I just found this forum and I'm reading things for the first time that sound exactly like my marriage. My husband is ADHD, very intelligent, highly successful businessman. We have one adopted daughter age 10 with some emotional issues and my husbands daughter is a jr in high school and with us half the time. We have been married 10 years. Husband is cold, distant, constantly telling to "get out of his f-ing business", defensive, etc etc etc. He can't put his cell phone down even on our "date nights" and pays all his attention to his bio daughter and neglects me and our younger daughter. On the plus side, he never asks me what I'm up to, does not put limits on my spending (I'm a pretty conservative type financially so I don't spend needlessly just for the sake of spending), and never tries to control what I'm doing or where I'm going. He wants the same for himself, hence the "get out of my business" comment. The problem is that he frequently leaves for hours playing golf or going to stepdaughter's basketball games etc and leaves me at home with the younger child. Sometimes he goes to dinner after his daughter's sporting events and doesn't even bother to tell me where he is or call/text to ask if I would like some dinner myself. He refuses to listen to any discussions about emotions or feelings, tells me I'm not being "reasonable" or that I'm creating "drama". He only wants happy and cheerful superficial discussions, and if I don't adhere to that I'm being negative. He takes no responsibility for his hurtful actions (ex: he throws out my mail or my things, I ask him to not touch any of my stuff and he says I have an anger problem. Huh? Wouldn't an appropriate response be "whoops, I goofed, I'm sorry?"). I could go on and on, but I feel verbally abused, neglected and very lonely in my own (beautiful) house with him. Trying to decide if I should stay since I'm financially very secure with him and don't feel like splitting would be best for our younger daugther with her issues. Oh, he has solicited other women in the past when things between us have been rough, not sure if anything has ever happened although he denies any physical affairs. I've also found out he has a pretty good porn habit and when I confronted him with my concerns about it he said I was being "unreasonable" and that there was nothing wrong with it. Any advice from anyone who has had kids and split? Any advice/observations from anyone would actually be appreciated.
best
Submitted by lynninny on
Kalimando, I am sorry that you are in this situation. It is truly a tough one that does not have any simple or quick solutions. I left my spouse a year ago with my children after a little over a decade of marriage. He had untreated ADHD and we had some of the same issues you describe. He would not get treatment even if it meant me leaving. I was not perfect, nor am I now, but the verbal abuse was a dealbreaker for me, and I had been asking him to see a doctor and a counselor with me for years.
If you read this board, you may find that a lot of your husband's behavior is common with unmanaged ADHD. Of everything, I think the defensiveness and coping mechanism of turning it back around on the partner (you have an anger problem, you are unreasonable) are the most painful. And I am sorry about your younger daughter. Do you think he avoids her for the same reasons he avoids talking to you--because her emotional issues make her more "difficult" for him deal with? Please tell yourself that you are not crazy or unreasonable, that you have every right to ask him to talk to you about his porn use, and to ask that he not swear at you or "solicit" other women. Of course you want him to include you and your daughter in at least some of his plans.

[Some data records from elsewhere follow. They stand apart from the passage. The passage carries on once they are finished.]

===== src/rtl/bpu_pkg.sv =====
package bpu_pkg;

  typedef enum logic [1:0] {
    ST_IDLE = 2'd0,
    ST_BACK = 2'd1,
    ST_EMIT = 2'd2
  } bpuState_t;

  typedef struct packed {
    logic record;   // latch errors, dot-products, rate
    logic capture;  // store bpErrIn into selected slot
    logic emit;     // produce one update term
    logic last;     // final term of the pass
  } bpuStrobe_t;

endpackage


===== src/rtl/bpu_deriv_lut.sv =====
module bpu_deriv_lut #(
  parameter int DP_W = 6
) (
  input  logic [DP_W-1:0]   dpCode,
  output logic [DP_W-3:0]   deriv
);
  localparam int DER_W = DP_W - 2;
  localparam int TBL_N = 1 << DP_W;
  localparam int HALF  = 1 << (DP_W - 1);
  localparam int THR   = 1 << DER_W;

  function automatic logic [DER_W-1:0] derivOf(input int code);
    int sv;
    int mag;
    sv  = (code >= HALF) ? code - TBL_N : code;
    mag = (sv < 0) ? -sv : sv;
    return (mag < THR) ? DER_W'(THR - 1 - mag) : '0;
  endfunction

  logic [DER_W-1:0] lutMem [TBL_N];

  for (genvar k = 0; k < TBL_N; k++) begin : g_tbl
    assign lutMem[k] = derivOf(k);
  end

  assign deriv = lutMem[dpCode];

endmodule


===== src/rtl/bpu_ctrl.sv =====
module bpu_ctrl
  import bpu_pkg::*;
#(
  parameter int NUM_OUT = 4,
  parameter int NUM_HID = 4,
  parameter int IDX_W   = (NUM_OUT > 1) ? $clog2(NUM_OUT) : 1
) (
  input  logic               clk,
  input  logic               rstN,
  input  logic               start,
  output bpuStrobe_t         strb,
  output logic [NUM_HID-1:0] bpSel,
  output logic [IDX_W-1:0]   emitIdx,
  output logic               busy
);
  localparam logic [IDX_W-1:0] LAST_IDX = IDX_W'(NUM_OUT - 1);

  bpuState_t state;

  always_comb begin
    strb.record  = (state == ST_IDLE) && start;
    strb.capture = (state == ST_BACK);
    strb.emit    = (state == ST_EMIT);
    strb.last    = (state == ST_EMIT) && (emitIdx == LAST_IDX);
  end

  assign busy = (state != ST_IDLE);

  always_ff @(posedge clk or negedge rstN) begin
    if (!rstN) begin
      state   <= ST_IDLE;
      bpSel   <= '0;
      emitIdx <= '0;
    end else begin
      unique case (state)
        ST_IDLE: begin
          if (start) begin
            state <= ST_BACK;
            bpSel <= NUM_HID'(1);
          end
        end
        ST_BACK: begin
          bpSel <= bpSel << 1;
          if (bpSel[NUM_HID-1]) begin
            state   <= ST_EMIT;
            emitIdx <= '0;
          end
        end
        ST_EMIT: begin
          emitIdx <= emitIdx + IDX_W'(1);
          if (emitIdx == LAST_IDX) begin
            state   <= ST_IDLE;
            emitIdx <= '0;
          end
        end
        default: state <= ST_IDLE;
      endcase
    end
  end

endmodule


===== src/rtl/bpu_datapath.sv =====
module bpu_datapath
  import bpu_pkg::*;
#(
  parameter int NUM_OUT = 4,
  parameter int NUM_HID = 4,
  parameter int ERR_W   = 8,
  parameter int DP_W    = 6,
  parameter int LR_W    = 4,
  parameter int SHIFT   = 4,
  parameter int UPD_W   = 8,
  parameter int IDX_W   = (NUM_OUT > 1) ? $clog2(NUM_OUT) : 1
) (
  input  logic                       clk,
  input  logic                       rstN,
  input  bpuStrobe_t                 strb,
  input  logic [NUM_HID-1:0]         bpSel,
  input  logic [IDX_W-1:0]           emitIdx,
  input  logic [NUM_OUT*ERR_W-1:0]   tgtIn,
  input  logic [NUM_OUT*ERR_W-1:0]   outIn,
  input  logic [NUM_OUT*DP_W-1:0]    dpIn,
  input  logic [LR_W-1:0]            lrIn,
  input  logic [ERR_W-1:0]           bpErrIn,
  output logic                       updValid,
  output logic [IDX_W-1:0]           updIdx,
  output logic [UPD_W-1:0]           updPos,
  output logic [UPD_W-1:0]           updNeg,
  output logic                       done,
  output logic [NUM_HID*ERR_W-1:0]   hidErr
);
  localparam int DER_W  = DP_W - 2;
  localparam int DIFF_W = ERR_W + 2;
  localparam int PROD_W = (ERR_W + 1) + (DER_W + 1) + (LR_W + 1);
  localparam int UMAX_I = (1 << (UPD_W - 1)) - 1;
  localparam logic signed [DIFF_W-1:0] EMAX = DIFF_W'((1 << (ERR_W - 1)) - 1);
  localparam logic signed [PROD_W-1:0] UMAX = PROD_W'(UMAX_I);
  localparam logic signed [PROD_W-1:0] UMIN = -PROD_W'(UMAX_I);

  // sign-magnitude to two's complement
  function automatic logic signed [ERR_W:0] smToTc(input logic [ERR_W-1:0] v);
    logic signed [ERR_W:0] m;
    m = $signed({2'b00, v[ERR_W-2:0]});
    return v[ERR_W-1] ? -m : m;
  endfunction

  // saturating two's complement difference back to sign-magnitude
  function automatic logic [ERR_W-1:0] diffToSm(input logic signed [DIFF_W-1:0] d);
    logic signed [DIFF_W-1:0] a;
    a = (d < 0) ? -d : d;
    if (a > EMAX) a = EMAX;
    return {(d < 0), a[ERR_W-2:0]};
  endfunction

  logic [ERR_W-1:0] errReg [NUM_OUT];
  logic [DP_W-1:0]  dpReg  [NUM_OUT];
  logic [ERR_W-1:0] errNext[NUM_OUT];
  logic [LR_W-1:0]  lrReg;

  // ---- record stage: per-neuron error formation ----
  for (genvar n = 0; n < NUM_OUT; n++) begin : g_err
    logic signed [DIFF_W-1:0] diff;
    assign diff       = DIFF_W'(smToTc(tgtIn[n*ERR_W +: ERR_W]))
                      - DIFF_W'(smToTc(outIn[n*ERR_W +: ERR_W]));
    assign errNext[n] = diffToSm(diff);

    always_ff @(posedge clk or negedge rstN) begin
      if (!rstN) begin
        errReg[n] <= '0;
        dpReg[n]  <= '0;
      end else if (strb.record) begin
        errReg[n] <= errNext[n];
        dpReg[n]  <= dpIn[n*DP_W +: DP_W];
      end
    end
  end

  always_ff @(posedge clk or negedge rstN) begin
    if (!rstN)            lrReg <= '0;
    else if (strb.record) lrReg <= lrIn;
  end

  // ---- capture stage: one-hot selected buffer slot ----
  for (genvar h = 0; h < NUM_HID; h++) begin : g_cap
    always_ff @(posedge clk or negedge rstN) begin
      if (!rstN)                        hidErr[h*ERR_W +: ERR_W] <= '0;
      else if (strb.capture && bpSel[h]) hidErr[h*ERR_W +: ERR_W] <= bpErrIn;
    end
  end

  // ---- emit stage: derivative, multiply, scale, saturate ----
  logic [DER_W-1:0]          deriv;
  logic signed [ERR_W:0]     errS;
  logic signed [PROD_W-1:0]  eExt, dExt, lExt, prod, scaled;
  logic signed [UPD_W-1:0]   satVal;

  bpu_deriv_lut #(.DP_W(DP_W)) u_lut (
    .dpCode (dpReg[emitIdx]),
    .deriv  (deriv)
  );

  always_comb begin
    errS   = smToTc(errReg[emitIdx]);
    eExt   = PROD_W'(errS);
    dExt   = PROD_W'({1'b0, deriv});
    lExt   = PROD_W'({1'b0, lrReg});
    prod   = eExt * dExt * lExt;
    scaled = prod >>> SHIFT;
    if (scaled > UMAX)      satVal = UPD_W'(UMAX);
    else if (scaled < UMIN) satVal = UPD_W'(UMIN);
    else                    satVal = UPD_W'(scaled);
  end

  always_ff @(posedge clk or negedge rstN) begin
    if (!rstN) begin
      updValid <= 1'b0;
      done     <= 1'b0;
      updIdx   <= '0;
      updPos   <= '0;
      updNeg   <= '0;
    end else begin
      updValid <= strb.emit;
      done     <= strb.last;
      if (strb.emit) begin
        updIdx <= emitIdx;
        updPos <= satVal;
        updNeg <= -satVal;
      end
    end
  end

endmodule


===== src/rtl/bp_update_gen.sv =====
module bp_update_gen
  import bpu_pkg::*;
#(
  parameter int NUM_OUT = 4,
  parameter int NUM_HID = 4,
  parameter int ERR_W   = 8,
  parameter int DP_W    = 6,
  parameter int LR_W    = 4,
  parameter int SHIFT   = 4,
  parameter int UPD_W   = 8,
  parameter int IDX_W   = (NUM_OUT > 1) ? $clog2(NUM_OUT) : 1
) (
  input  logic                     clk,
  input  logic                     rstN,
  input  logic                     start,
  input  logic [LR_W-1:0]          lrIn,
  input  logic [NUM_OUT*ERR_W-1:0] tgtIn,
  input  logic [NUM_OUT*ERR_W-1:0] outIn,
  input  logic [NUM_OUT*DP_W-1:0]  dpIn,
  input  logic [ERR_W-1:0]         bpErrIn,
  output logic [NUM_HID-1:0]       bpSel,
  output logic                     busy,
  output logic                     updValid,
  output logic [IDX_W-1:0]         updIdx,
  output logic [UPD_W-1:0]         updPos,
  output logic [UPD_W-1:0]         updNeg,
  output logic                     done,
  output logic [NUM_HID*ERR_W-1:0] hidErr
);
  bpuStrobe_t       strb;
  logic [IDX_W-1:0] emitIdx;

  bpu_ctrl #(.NUM_OUT(NUM_OUT), .NUM_HID(NUM_HID), .IDX_W(IDX_W)) u_ctrl (
    .clk     (clk),
    .rstN    (rstN),
    .start   (start),
    .strb    (strb),
    .bpSel   (bpSel),
    .emitIdx (emitIdx),
    .busy    (busy)
  );

  bpu_datapath #(
    .NUM_OUT(NUM_OUT), .NUM_HID(NUM_HID), .ERR_W(ERR_W), .DP_W(DP_W),
    .LR_W(LR_W), .SHIFT(SHIFT), .UPD_W(UPD_W), .IDX_W(IDX_W)
  ) u_dp (
    .clk      (clk),
    .rstN     (rstN),
    .strb     (strb),
    .bpSel    (bpSel),
    .emitIdx  (emitIdx),
    .tgtIn    (tgtIn),
    .outIn    (outIn),
    .dpIn     (dpIn),
    .lrIn     (lrIn),
    .bpErrIn  (bpErrIn),
    .updValid (updValid),
    .updIdx   (updIdx),
    .updPos   (updPos),
    .updNeg   (updNeg),
    .done     (done),
    .hidErr   (hidErr)
  );

endmodule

I was definitely worried about my children and divorce, but I found that it was much better for my them that my spouse and I split. It is not the easiest thing to have less money, but would you trade a house and more money for a man who treats his wife and the mother of his children pretty badly? I have not regretted it for one second since. I think kids are pretty astute and tension and strife between their parents has to be pretty toxic for them. If your husband is neglecting your daughter, why do you think it would be worse for her if you split? I am sure that his neglect of her is not lost on her and is it possible that it makes it worse for her to be so close to it?

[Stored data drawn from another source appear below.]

`src/rtl/mcsu_pkg.sv`:
```
package mcsu_pkg;

    localparam int NLINES      = 4;
    localparam int SYNC_STAGES = 2;

    // Line order inside every 4-bit level/delta vector
    localparam int L_CTS = 0;
    localparam int L_DSR = 1;
    localparam int L_RI  = 2;
    localparam int L_DCD = 3;

    // Control register layout (field positions decoded by software)
    typedef struct packed {
        logic [1:0] rsvd;
        logic       afc;
        logic       loop;
        logic       out2;
        logic       out1;
        logic       rts;
        logic       dtr;
    } ctl_t;

    localparam int CTL_W = $bits(ctl_t);

endpackage

```
`src/rtl/mcsu_sync.sv`:
```
module mcsu_sync #(
    parameter int              WIDTH   = 4,
    parameter int              STAGES  = 2,
    parameter logic [WIDTH-1:0] RST_VAL = '1
) (
    input  logic             clk,
    input  logic             rst_n,
    input  logic [WIDTH-1:0] din,
    output logic [WIDTH-1:0] dout
);

    logic [WIDTH-1:0] stage_d [STAGES];
    logic [WIDTH-1:0] stage_q [STAGES];

    always_comb begin
        stage_d[0] = din;
        for (int i = 1; i < STAGES; i++) begin
            stage_d[i] = stage_q[i-1];
        end
    end

    always_ff @(posedge clk or negedge rst_n) begin
        if (!rst_n) begin
            for (int i = 0; i < STAGES; i++) stage_q[i] <= RST_VAL;
        end else begin
            for (int i = 0; i < STAGES; i++) stage_q[i] <= stage_d[i];
        end
    end

    assign dout = stage_q[STAGES-1];

endmodule

```
`src/rtl/mcsu_delta.sv`:
```
module mcsu_delta #(
    parameter int               NLINES    = 4,
    parameter logic [NLINES-1:0] FALL_ONLY = 4'b0100
) (
    input  logic              clk,
    input  logic              rst_n,
    input  logic [NLINES-1:0] lvl,
    input  logic              clr,
    output logic [NLINES-1:0] delta
);

    typedef struct packed {
        logic [NLINES-1:0] prev;
        logic [NLINES-1:0] delta;
    } dstate_t;

    dstate_t st_d, st_q;
    logic [NLINES-1:0] chg;

    // Per-line edge detector; the parameter picks the edge rule.
    for (genvar i = 0; i < NLINES; i++) begin : g_line
        if (FALL_ONLY[i]) begin : g_fall
            assign chg[i] = st_q.prev[i] & ~lvl[i];

            // a rising level never sets this delta
            p_one_edge_r6: assert property (@(posedge clk) disable iff (!rst_n)
                (lvl[i] && !st_q.prev[i] && !st_q.delta[i]) |=> !st_q.delta[i]);
        end else begin : g_any
            assign chg[i] = st_q.prev[i] ^ lvl[i];

            // any change of level sets the delta, even under a read
            p_change_sets_r5: assert property (@(posedge clk) disable iff (!rst_n)
                (lvl[i] != st_q.prev[i]) |=> st_q.delta[i]);
        end
    end

    always_comb begin
        st_d       = st_q;
        st_d.prev  = lvl;
        st_d.delta = (st_q.delta & ~{NLINES{clr}}) | chg;
    end

    always_ff @(posedge clk or negedge rst_n) begin
        if (!rst_n) st_q <= '0;
        else        st_q <= st_d;
    end

    assign delta = st_q.delta;

    // deltas hold until a read
    p_sticky_r7: assert property (@(posedge clk) disable iff (!rst_n)
        !clr |=> ((st_q.delta & $past(st_q.delta)) == $past(st_q.delta)));

    // a read with no new change empties the deltas
    p_read_clears_r7: assert property (@(posedge clk) disable iff (!rst_n)
        (clr && (lvl == st_q.prev)) |=> (st_q.delta == '0));

endmodule

```
`src/rtl/modem_ctl_unit.sv`:
```
module modem_ctl_unit
    import mcsu_pkg::*;
(
    input  logic       clk,
    input  logic       rst_n,
    input  logic       ctl_wr,
    input  logic [7:0] ctl_wdata,
    output logic [7:0] ctl_rdata,
    input  logic       sts_rd,
    output logic [7:0] sts_rdata,
    input  logic       msi_en,
    output logic       msi_req,
    output logic       loop_en,
    output logic       afc_en,
    output logic       dtr_n,
    output logic       rts_n,
    output logic       out1_n,
    output logic       out2_n,
    input  logic       cts_n,
    input  logic       dsr_n,
    input  logic       ri_n,
    input  logic       dcd_n
);

    localparam logic [NLINES-1:0] RI_FALL_MASK = NLINES'(1) << L_RI;

    ctl_t ctl_d, ctl_q;

    logic [NLINES-1:0] pin_raw;
    logic [NLINES-1:0] pin_sync;
    logic [NLINES-1:0] ext_lvl;
    logic [NLINES-1:0] loop_lvl;
    logic [NLINES-1:0] lvl;
    logic [NLINES-1:0] delta;

    // ---------------- control register ----------------
    always_comb begin
        ctl_d = ctl_q;
        if (ctl_wr) begin
            ctl_d      = ctl_t'(ctl_wdata);
            ctl_d.rsvd = '0;
        end
    end

    always_ff @(posedge clk or negedge rst_n) begin
        if (!rst_n) ctl_q <= '0;
        else        ctl_q <= ctl_d;
    end

    assign ctl_rdata = ctl_q;
    assign loop_en   = ctl_q.loop;
    assign afc_en    = ctl_q.afc;

    // Outputs are active low and rest high during loopback
    assign dtr_n  = ~(ctl_q.dtr  & ~ctl_q.loop);
    assign rts_n  = ~(ctl_q.rts  & ~ctl_q.loop);
    assign out1_n = ~(ctl_q.out1 & ~ctl_q.loop);
    assign out2_n = ~(ctl_q.out2 & ~ctl_q.loop);

    // ---------------- input path ----------------
    always_comb begin
        pin_raw        = '1;
        pin_raw[L_CTS] = cts_n;
        pin_raw[L_DSR] = dsr_n;
        pin_raw[L_RI]  = ri_n;
        pin_raw[L_DCD] = dcd_n;
    end

    mcsu_sync #(
        .WIDTH  (NLINES),
        .STAGES (SYNC_STAGES),
        .RST_VAL({NLINES{1'b1}})
    ) u_sync (
        .clk  (clk),
        .rst_n(rst_n),
        .din  (pin_raw),
        .dout (pin_sync)
    );

    assign ext_lvl = ~pin_sync;

    always_comb begin
        loop_lvl        = '0;
        loop_lvl[L_CTS] = ctl_q.rts;
        loop_lvl[L_DSR] = ctl_q.dtr;
        loop_lvl[L_RI]  = ctl_q.out1;
        loop_lvl[L_DCD] = ctl_q.out2;
        lvl             = ctl_q.loop ? loop_lvl : ext_lvl;
    end

    mcsu_delta #(
        .NLINES   (NLINES),
        .FALL_ONLY(RI_FALL_MASK)
    ) u_delta (
        .clk  (clk),
        .rst_n(rst_n),
        .lvl  (lvl),
        .clr  (sts_rd),
        .delta(delta)
    );

    assign sts_rdata = {lvl, delta};
    assign msi_req   = msi_en & (|delta);

    // ---------------- assertions ----------------
    // reserved bits never hold a 1
    p_rsvd_zero_r1: assert property (@(posedge clk) disable iff (!rst_n)
        ctl_rdata[7:6] == 2'b00);

    // written field bits appear one edge after the strobe
    p_ctl_write_r1: assert property (@(posedge clk) disable iff (!rst_n)
        ctl_wr |=> (ctl_rdata[5:0] == $past(ctl_wdata[5:0])));

    // pins idle during loopback
    p_loop_pins_idle_r4: assert property (@(posedge clk) disable iff (!rst_n)
        loop_en |-> ({dtr_n, rts_n, out1_n, out2_n} == 4'hF));

    // no request while disabled
    p_irq_gate_r8: assert property (@(posedge clk) disable iff (!rst_n)
        !msi_en |-> !msi_req);

endmodule

```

I can't tell you what to do, of course. I would recommend a good counselor if you do not have one. Only you can figure out what your breaking point would be or if the idea of losing you would spur your spouse into dealing with his issues. There are some good scripts and courses of action in Melissa's book. My best to you.
Thank you Lynn....now that
Submitted by kalimando on
Thank you Lynn....now that you are divorced, how is your husband dealing/treating the kids during his time with them? My biggest worry if we split is that my husband will not adhere to my daughter's schedule for sleep, meds, etc (all very important for her behavior issues) and then she'll come back to my house and I'll have a mess to clean up so to speak. He can't seem to remember to give her meds, get her to sleep on time, etc etc, or he just doesn't care to do it. But I have heard that often it is better to split than to have kids see their mom verbally abused etc. Also, how did you approach the split conversation? It gets me quaking my boots to even think about bringing this up and telling him that either he gets treatment/changes his ways or he has to leave. Thanks again for the comments.